Problem requirements — Give again, exactly as written, each line of the material below starting at the line that contains "export DETAILED_ROUTE_END_ITERATION = 12" and ending at the line that contains "create_clock -name i_clk". Both ends count, and no other line does.

Supplied records —
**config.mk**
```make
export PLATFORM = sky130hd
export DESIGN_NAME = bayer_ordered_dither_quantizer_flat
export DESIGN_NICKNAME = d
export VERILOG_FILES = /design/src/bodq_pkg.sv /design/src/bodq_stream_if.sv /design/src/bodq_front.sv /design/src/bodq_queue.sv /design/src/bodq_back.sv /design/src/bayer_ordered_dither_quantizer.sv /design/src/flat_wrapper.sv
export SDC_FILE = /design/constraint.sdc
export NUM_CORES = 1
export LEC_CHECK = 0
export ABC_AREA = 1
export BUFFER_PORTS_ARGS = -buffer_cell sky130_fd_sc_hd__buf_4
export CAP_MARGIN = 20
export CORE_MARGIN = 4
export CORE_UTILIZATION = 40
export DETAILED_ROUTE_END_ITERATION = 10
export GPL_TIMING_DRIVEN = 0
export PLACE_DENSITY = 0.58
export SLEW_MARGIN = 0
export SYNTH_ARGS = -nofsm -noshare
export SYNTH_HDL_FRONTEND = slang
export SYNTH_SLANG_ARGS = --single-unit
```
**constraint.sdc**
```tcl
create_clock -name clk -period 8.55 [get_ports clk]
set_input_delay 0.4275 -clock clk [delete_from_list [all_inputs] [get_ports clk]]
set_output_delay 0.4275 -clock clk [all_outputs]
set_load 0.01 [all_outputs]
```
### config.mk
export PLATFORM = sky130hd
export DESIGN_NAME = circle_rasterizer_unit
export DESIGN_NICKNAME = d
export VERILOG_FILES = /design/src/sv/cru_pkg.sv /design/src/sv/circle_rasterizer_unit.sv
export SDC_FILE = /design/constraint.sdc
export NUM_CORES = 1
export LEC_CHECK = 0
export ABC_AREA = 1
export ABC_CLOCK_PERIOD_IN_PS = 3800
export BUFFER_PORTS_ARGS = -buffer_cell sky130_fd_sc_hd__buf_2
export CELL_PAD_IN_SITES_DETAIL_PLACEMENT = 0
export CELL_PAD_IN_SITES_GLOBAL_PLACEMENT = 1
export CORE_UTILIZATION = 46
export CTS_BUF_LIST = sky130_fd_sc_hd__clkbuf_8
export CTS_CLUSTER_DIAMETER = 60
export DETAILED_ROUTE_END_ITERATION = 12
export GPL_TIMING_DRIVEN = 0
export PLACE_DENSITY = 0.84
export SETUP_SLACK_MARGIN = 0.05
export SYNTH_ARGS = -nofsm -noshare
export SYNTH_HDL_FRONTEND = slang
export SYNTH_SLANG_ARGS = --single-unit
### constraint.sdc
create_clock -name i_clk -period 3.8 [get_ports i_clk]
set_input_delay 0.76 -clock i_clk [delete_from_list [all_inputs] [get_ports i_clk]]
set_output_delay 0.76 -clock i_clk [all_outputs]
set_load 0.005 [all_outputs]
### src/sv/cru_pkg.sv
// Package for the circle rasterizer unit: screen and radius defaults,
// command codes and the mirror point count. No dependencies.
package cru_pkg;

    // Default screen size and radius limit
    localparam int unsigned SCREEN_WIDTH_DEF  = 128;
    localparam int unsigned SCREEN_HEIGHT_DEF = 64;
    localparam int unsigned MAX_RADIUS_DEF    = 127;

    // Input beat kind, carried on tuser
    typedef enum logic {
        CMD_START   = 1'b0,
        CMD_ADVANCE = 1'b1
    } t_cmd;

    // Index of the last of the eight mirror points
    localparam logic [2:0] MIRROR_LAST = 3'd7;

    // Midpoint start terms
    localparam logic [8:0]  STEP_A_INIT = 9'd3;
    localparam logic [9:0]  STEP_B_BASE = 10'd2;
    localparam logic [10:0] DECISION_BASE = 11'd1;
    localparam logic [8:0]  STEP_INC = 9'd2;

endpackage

Output below —
export DETAILED_ROUTE_END_ITERATION = 12
export GPL_TIMING_DRIVEN = 0
export PLACE_DENSITY = 0.84
export SETUP_SLACK_MARGIN = 0.05
export SYNTH_ARGS = -nofsm -noshare
export SYNTH_HDL_FRONTEND = slang
export SYNTH_SLANG_ARGS = --single-unit
### constraint.sdc
create_clock -name i_clk -period 3.8 [get_ports i_clk]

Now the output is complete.